**Data**.
`config.mk`:
```
export PLATFORM = sky130hd
export DESIGN_NAME = chunked_aligned_bump_allocator_core_flat
export DESIGN_NICKNAME = d
export VERILOG_FILES = /design/src/sv/cbba_pkg.sv /design/src/sv/cbba_if.sv /design/src/sv/cbba_alu.sv /design/src/sv/chunked_aligned_bump_allocator_core.sv /design/src/flat_wrapper.sv
export SDC_FILE = /design/constraint.sdc
export NUM_CORES = 1
export LEC_CHECK = 0
export BUFFER_PORTS_ARGS = -buffer_cell sky130_fd_sc_hd__buf_2
export CAP_MARGIN = 20
export CORE_ASPECT_RATIO = 0.6
export CORE_MARGIN = 2
export CORE_UTILIZATION = 46
export CTS_BUF_LIST = sky130_fd_sc_hd__clkbuf_2
export CTS_CLUSTER_SIZE = 28
export DETAILED_ROUTE_END_ITERATION = 16
export PLACE_DENSITY_LB_ADDON = 0.12
export SYNTH_ARGS = -nofsm -noshare
export SYNTH_HDL_FRONTEND = slang
export SYNTH_HIERARCHICAL = 1
export SYNTH_SLANG_ARGS = --single-unit
```
`constraint.sdc`:
```
create_clock -name clk -period 12.3 [get_ports clk]
set_input_delay 2.46 -clock clk [delete_from_list [all_inputs] [get_ports clk]]
set_output_delay 2.46 -clock clk [all_outputs]
set_load 0.05 [all_outputs]
```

**Activity**. Please repeat the data above verbatim, all of it.

**Exercise output**.
`config.mk`:
```
export PLATFORM = sky130hd
export DESIGN_NAME = chunked_aligned_bump_allocator_core_flat
export DESIGN_NICKNAME = d
export VERILOG_FILES = /design/src/sv/cbba_pkg.sv /design/src/sv/cbba_if.sv /design/src/sv/cbba_alu.sv /design/src/sv/chunked_aligned_bump_allocator_core.sv /design/src/flat_wrapper.sv
export SDC_FILE = /design/constraint.sdc
export NUM_CORES = 1
export LEC_CHECK = 0
export BUFFER_PORTS_ARGS = -buffer_cell sky130_fd_sc_hd__buf_2
export CAP_MARGIN = 20
export CORE_ASPECT_RATIO = 0.6
export CORE_MARGIN = 2
export CORE_UTILIZATION = 46
export CTS_BUF_LIST = sky130_fd_sc_hd__clkbuf_2
export CTS_CLUSTER_SIZE = 28
export DETAILED_ROUTE_END_ITERATION = 16
export PLACE_DENSITY_LB_ADDON = 0.12
export SYNTH_ARGS = -nofsm -noshare
export SYNTH_HDL_FRONTEND = slang
export SYNTH_HIERARCHICAL = 1
export SYNTH_SLANG_ARGS = --single-unit
```
`constraint.sdc`:
```
create_clock -name clk -period 12.3 [get_ports clk]
set_input_delay 2.46 -clock clk [delete_from_list [all_inputs] [get_ports clk]]
set_output_delay 2.46 -clock clk [all_outputs]
set_load 0.05 [all_outputs]
```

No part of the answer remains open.